The Parable of the Clinician and the Epidemiologist
The brown river usually flows lazily through the middle of town. But today it is a torrent carrying human bodies. Some, still alive, are gasping for air and thrashing the water.
Approaching the river to enjoy lunch on its banks, two doctors, horrified by what they see, begin to haul people out of the water. There are no signs of violence, but the victims' eyes are glazed, their weak pulses racing.
The doctors cannot keep up with the flow of bodies. They save a few and watch helplessly as the others drift beyond them.
Suddenly, one of the doctors lowers an old man to the ground and starts to run. "What are you doing?" yells the other doctor. "For God's sake, help me save these people!"
Without stopping, she yells back over her shoulder, "I'm going upstream to find out why they're falling in."
This is the epigraph of Mark Pendergrast's Inside the Outbreaks, a history of the Epidemic Intelligence Service, a part of the US Centers for Disease Control. It summarizes, I think, the sort of thing EIS doctors do and the resentment they sometimes feel from doctors who are trying to stem an Ebola epidemic in the Congo or a flu outbreak in Hong Kong.

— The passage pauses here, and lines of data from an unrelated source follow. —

`src/rtl/vram_pkg.sv`:
```
// Shared types for the framebuffer port arbiter: FSM states and the latched
// request record.
package vram_pkg;

  localparam int VRAM_ADDR_W = 24;
  localparam int VRAM_DATA_W = 16;
  localparam int VRAM_MASK_W = 4;

  typedef enum logic [1:0] {IDLE, ACTIVE, RELEASE} arb_state_t;

  // Field widths track the package constants; the arbiter's width parameters default to them.
  typedef struct packed {
    logic                   wr;
    logic [VRAM_MASK_W-1:0] mask;
    logic [VRAM_ADDR_W-1:0] addr;
    logic [VRAM_DATA_W-1:0] data;
  } vram_req_t;

endpackage

```
`src/rtl/vram_arbiter_rr_picker.sv`:
```
// Combinational round-robin picker: first set request after ptr, wrapping.
module rr_picker #(
  parameter int N  = 3,
  parameter int IW = (N > 1) ? $clog2(N) : 1
) (
  input  logic [N-1:0]  req_i,
  input  logic [IW-1:0] ptr_i,
  output logic [N-1:0]  gnt_o,
  output logic          valid_o,
  output logic [IW-1:0] idx_o
);

  int j;

  always_comb begin
    gnt_o   = '0;
    valid_o = 1'b0;
    idx_o   = '0;
    j       = 0;
    for (int i = 1; i <= N; i++) begin
      j = (int'(ptr_i) + i) % N;
      if (!valid_o && req_i[j]) begin
        valid_o  = 1'b1;
        gnt_o[j] = 1'b1;
        idx_o    = IW'(j);
      end
    end
  end

endmodule

```
`src/rtl/vram_arbiter.sv`:
```
// Round-robin owner of the single framebuffer port; one transaction in flight,
// requester fields latched at grant, watchdog converts a missing ack into a flagged ack.
module vram_arbiter
  import vram_pkg::*;
#(
  parameter int NUM_REQ = 3,
  parameter int ADDR_W  = VRAM_ADDR_W,
  parameter int DATA_W  = VRAM_DATA_W,
  parameter int MASK_W  = VRAM_MASK_W,
  parameter int TIMEOUT = 1024
) (
  input  logic                      clk,
  input  logic                      reset_ni,
  input  logic [NUM_REQ-1:0]        req_sel_i,
  input  logic [NUM_REQ-1:0]        req_wr_i,
  input  logic [NUM_REQ*MASK_W-1:0] req_mask_i,
  input  logic [NUM_REQ*ADDR_W-1:0] req_addr_i,
  input  logic [NUM_REQ*DATA_W-1:0] req_data_i,
  output logic [NUM_REQ-1:0]        req_ack_o,
  output logic [DATA_W-1:0]         req_data_o,
  output logic                      vram_sel_o,
  output logic                      vram_wr_o,
  output logic [MASK_W-1:0]         vram_mask_o,
  output logic [ADDR_W-1:0]         vram_addr_o,
  output logic [DATA_W-1:0]         vram_data_o,
  input  logic                      vram_ack_i,
  input  logic [DATA_W-1:0]         vram_data_i,
  output logic [NUM_REQ-1:0]        grant_o,
  output logic                      busy_o,
  output logic                      timeout_o
);

  localparam int PTR_W = $clog2(NUM_REQ);
  localparam int WD_W  = (TIMEOUT > 0) ? $clog2(TIMEOUT + 1) : 1;

  arb_state_t         state_q, state_d;
  vram_req_t          lat_q, lat_d;
  logic [PTR_W-1:0]   ptr_q, ptr_d;
  logic [PTR_W-1:0]   gidx_q, gidx_d;
  logic [WD_W-1:0]    wd_q, wd_d;
  logic [NUM_REQ-1:0] grant_q, grant_d;
  logic [NUM_REQ-1:0] ack_q, ack_d;
  logic [DATA_W-1:0]  rdata_q, rdata_d;
  logic               sel_q, sel_d;
  logic               to_q, to_d;

  logic [NUM_REQ-1:0] pick_gnt;
  logic               pick_vld;
  logic [PTR_W-1:0]   pick_idx;
  logic               wd_exp;

  rr_picker #(.N(NUM_REQ), .IW(PTR_W)) u_pick (
    .req_i   (req_sel_i),
    .ptr_i   (ptr_q),
    .gnt_o   (pick_gnt),
    .valid_o (pick_vld),
    .idx_o   (pick_idx)
  );

  assign wd_exp = (TIMEOUT != 0) && (wd_q == WD_W'(TIMEOUT - 1));

  always_comb begin
    state_d = state_q;
    lat_d   = lat_q;
    ptr_d   = ptr_q;
    gidx_d  = gidx_q;
    wd_d    = wd_q;
    grant_d = grant_q;
    ack_d   = '0;
    rdata_d = rdata_q;
    sel_d   = sel_q;
    to_d    = to_q;
    unique case (state_q)
      IDLE: if (pick_vld) begin
        lat_d.wr   = req_wr_i[pick_idx];
        lat_d.mask = req_mask_i[int'(pick_idx)*MASK_W +: MASK_W];
        lat_d.addr = req_addr_i[int'(pick_idx)*ADDR_W +: ADDR_W];
        lat_d.data = req_data_i[int'(pick_idx)*DATA_W +: DATA_W];
        grant_d    = pick_gnt;
        gidx_d     = pick_idx;
        sel_d      = 1'b1;
        wd_d       = '0;
        state_d    = ACTIVE;
      end
      ACTIVE: begin
        // A real ack beats a simultaneous watchdog expiry.
        if (vram_ack_i || wd_exp) begin
          sel_d   = 1'b0;
          ack_d   = grant_q;
          rdata_d = vram_ack_i ? vram_data_i : '0;
          to_d    = to_q | ~vram_ack_i;
          ptr_d   = gidx_q;
          state_d = RELEASE;
        end else begin
          wd_d = wd_q + 1'b1;
        end
      end
      RELEASE: begin
        grant_d = '0;
        state_d = IDLE;
      end
      default: state_d = IDLE;
    endcase
  end

  always_ff @(posedge clk) begin
    if (!reset_ni) begin
      state_q <= IDLE;
      lat_q   <= '0;
      ptr_q   <= PTR_W'(NUM_REQ - 1);
      gidx_q  <= '0;
      wd_q    <= '0;
      grant_q <= '0;
      ack_q   <= '0;
      rdata_q <= '0;
      sel_q   <= 1'b0;
      to_q    <= 1'b0;
    end else begin
      state_q <= state_d;
      lat_q   <= lat_d;
      ptr_q   <= ptr_d;
      gidx_q  <= gidx_d;
      wd_q    <= wd_d;
      grant_q <= grant_d;
      ack_q   <= ack_d;
      rdata_q <= rdata_d;
      sel_q   <= sel_d;
      to_q    <= to_d;
    end
  end

  assign req_ack_o   = ack_q;
  assign req_data_o  = rdata_q;
  assign vram_sel_o  = sel_q;
  assign vram_wr_o   = lat_q.wr;
  assign vram_mask_o = lat_q.mask;
  assign vram_addr_o = lat_q.addr;
  assign vram_data_o = lat_q.data;
  assign grant_o     = grant_q;
  assign busy_o      = (state_q != IDLE);
  assign timeout_o   = to_q;

endmodule
```
`config.mk`:
```
export PLATFORM = sky130hd
export DESIGN_NAME = vram_arbiter
export DESIGN_NICKNAME = d
export VERILOG_FILES = /design/src/rtl/vram_pkg.sv /design/src/rtl/vram_arbiter_rr_picker.sv /design/src/rtl/vram_arbiter.sv
export SDC_FILE = /design/constraint.sdc
export NUM_CORES = 1
export LEC_CHECK = 0
export ABC_AREA = 1
export CAP_MARGIN = 30
export CORE_ASPECT_RATIO = 1.4
export CORE_MARGIN = 1
export CORE_UTILIZATION = 45
export CTS_BUF_LIST = sky130_fd_sc_hd__clkbuf_16
export DETAILED_ROUTE_END_ITERATION = 8
export GPL_TIMING_DRIVEN = 0
export HOLD_SLACK_MARGIN = 0.1
export PLACE_DENSITY = 0.87
export SETUP_SLACK_MARGIN = 0.2
export SLEW_MARGIN = 20
export SYNTH_ARGS = -nofsm -noshare
export SYNTH_HDL_FRONTEND = slang
export SYNTH_SLANG_ARGS = --single-unit
```
`constraint.sdc`:
```
create_clock -name clk -period 6.2 [get_ports clk]
set_input_delay 0.93 -clock clk [delete_from_list [all_inputs] [get_ports clk]]
set_output_delay 0.93 -clock clk [all_outputs]
set_load 0.01 [all_outputs]
```
==> impl_metrics.ini <==
[hold_path]
hold_path_class = reg2reg

[drt]
drc = 0
wl_um = 16100
met2_length_um = 8420
ant_nets = 0
wl_met1_um = 6010
via_per_inst = 5.05
met3_length_um = 1140
drtPass1Iterations = 5
wl_per_cell_um = 14.2
vias = 5747
top_layer = met4
drt_iter0_markers = 302

[final_layout]
antenna_cells = 0
area_delta_synth_final_pct = 56.5
drive_above_1_share_pct = 6.41
final_area_um2 = 7640
num-fill-cells = 867
mostFrequentLayoutCells = clkdlybuf4s50_1, nand2_1, inv_1, a21oi_1, nand3_1
final_common_cell = clkdlybuf4s50_1
nets = 1156

[die]
core-area_um2 = 10500
placementRows = 44
start_util_pct = 46.7
die-height_um = 125
io_pins = 227
dieWidth_um = 90.0
dieArea_um2 = 11300

[logic_synthesis]
synth_largest_area_cell = dfxtp_1
synth_area_leaders = dfxtp_1, nand2_1, a21oi_1
ys_seq_area_share_pct = 35.3
ys.warnings.count = 0
yosysUniqueCellTypes = 32
synthCells = 757
synth-seq-cells = 86
synth_area_um2 = 4880
synth_top_area_share_pct = 35.3
avgSynthCellArea_um2 = 6.45
synthesis.nets = 919

[timing]
slew_headroom_pct = 63.1
worstMarginPinSlew_ns = 0.554
grt_setup_unrepaired = no
timing.final.crit_share_pct = 41.5
max_freq_ghz = 0.388
fin_crit_ns = 2.57
worst_clock_skew_ns = 0.00763
drv_slew = 0
final_hold_viol_count = 0
setup_viol = 0
setup_tns_ns = 0

[placed_design]
placed_cell_area_um2 = 7320
port_buffers = 226
dpl.hpwl_um = 12300
gp_congestion = 0.878

[clocking]
cts_setup_buffers = 0
numCtsBuffers = 9
cts_hold_buf = 0
clk_pin_slew_ns = 0.07
clkSinkCount = 86
cts_buffer_depth = 2
clockRootBuffer = clkbuf_16
htree_levels = 3
clk_latency_ns = 0.35
cts_tree = done
ctsResizeCount = 0

[global_routing]
grt_pass1_vias = 5467
grt_max_degree = 16
grt_pass1_wl_um = 25800
antenna_found_initial = 0
grtUsageTotal_pct = 28.5
overflow = 0

[worst_setup_path]
path_max_fanout = 10
worst_ep_arrival_time_ns = 2.85
worstSetupPathType = in2reg
endpoint_kind = flip-flop
critPathLaunchType = input port
cp.required_ns = 6.48

[power]
irDropWorstVdd_mv = 0.192
internal_power_w = 0.00157
p_sw_share_pct = 37.8
pwr-share-comb_pct = 47.5
p_per_area_nw_per_um2 = 331
p_sw_w = 0.000956
pwr-share-clk_pct = 23.4
seq_power_share_pct = 29.1
leakage_nw = 3.28

[outcome]
status = finished, final reports clean

[flow_run]
drv_cap = 0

Epidemiology is inherently interesting. Every incident is a sort of medical detective story, as recognized by Berton Roueche in his now-famous book, The Medical Detectives, a book that was published in 1980 but is still relevant enough to have provided the plots for numerous House episodes. I used to look for Roueche's "Annals of Modern Medicine" columns in the New Yorker knowing they would be entertaining as well as puzzling and sometimes shocking. They usually told of an at least marginally heroic doctor who was able to figure out why two patients had turned up in the local hospital having turned blue, or why a man had grown three breasts, or why another man had the hiccups - for 27 years.
Books like this usually describe less than a dozen cases in depth but Pendergrast's book is a history of the EIS and so he tries to give the reader a feeling for the constant motion of these doctors (and later nurses, veterinarians, nutritionists, etc.) as they respond to one case after another. An entire family is in the hospital near death. Navajos in the Four Corners Area are succumbing to an unidentifiable respiratory problem. A little girl rapidly goes into multiple organ collapse for no apparent reason. Staff and patients in an African hospital are contracting a horrifying disease that is killing more than 90% of those who have it.
Sometimes the doctors are successful, as they were with the Four Corners problem. Working with the medicine men of the Navajo tribe, who say that legend connects this problem with very wet springs and the many small animals that come down out of the mountains to eat the abundant food produced, they were able to identify a hantavirus spread by the urine of mice. You don't have to have mice running around your house to acquire this - the urine dries and much later the dust kicked up by cleaning house spreads the virus.
Pathologists recognize a virus akin to Marburg and Lassa Fever and trace it to the area of the Ebola River after which it is named. They are able to trace a patient's meal of fast food hamburgers contaminated with E coli. After years of detailed record keeping they connect Reyes Syndrome with aspirin given to children.
Sometimes they are unsuccessful. They are unable to explain why patients and staff at St Elizabeth's hospital in DC are stricken with an unusually deadly respiratory illness. Or why the same illness fells a number of people in Pontiac, Michigan, some years later. In that case they were ultimately successful in identifying a virus that was killing veterans at an American Legion convention in Philadelphia, the same virus they had found at St Elizabeth's and in Pontiac years before. They named the condition Legionnaires Disease and there are still many cases each year in the US.
The book is an institutional history so there are a lot of names and a good deal of information about funding and reorganization as well as the stories of men and women rushing in the middle of the night to some small American city or an almost inaccessible African village. But the dozens of one-page stories about what the doctors of the EIS actually do - stories we don't usually read about in the news - gives the reader a good idea of the hard work and ingenuity of these people who work so hard to help keep us all a little safer.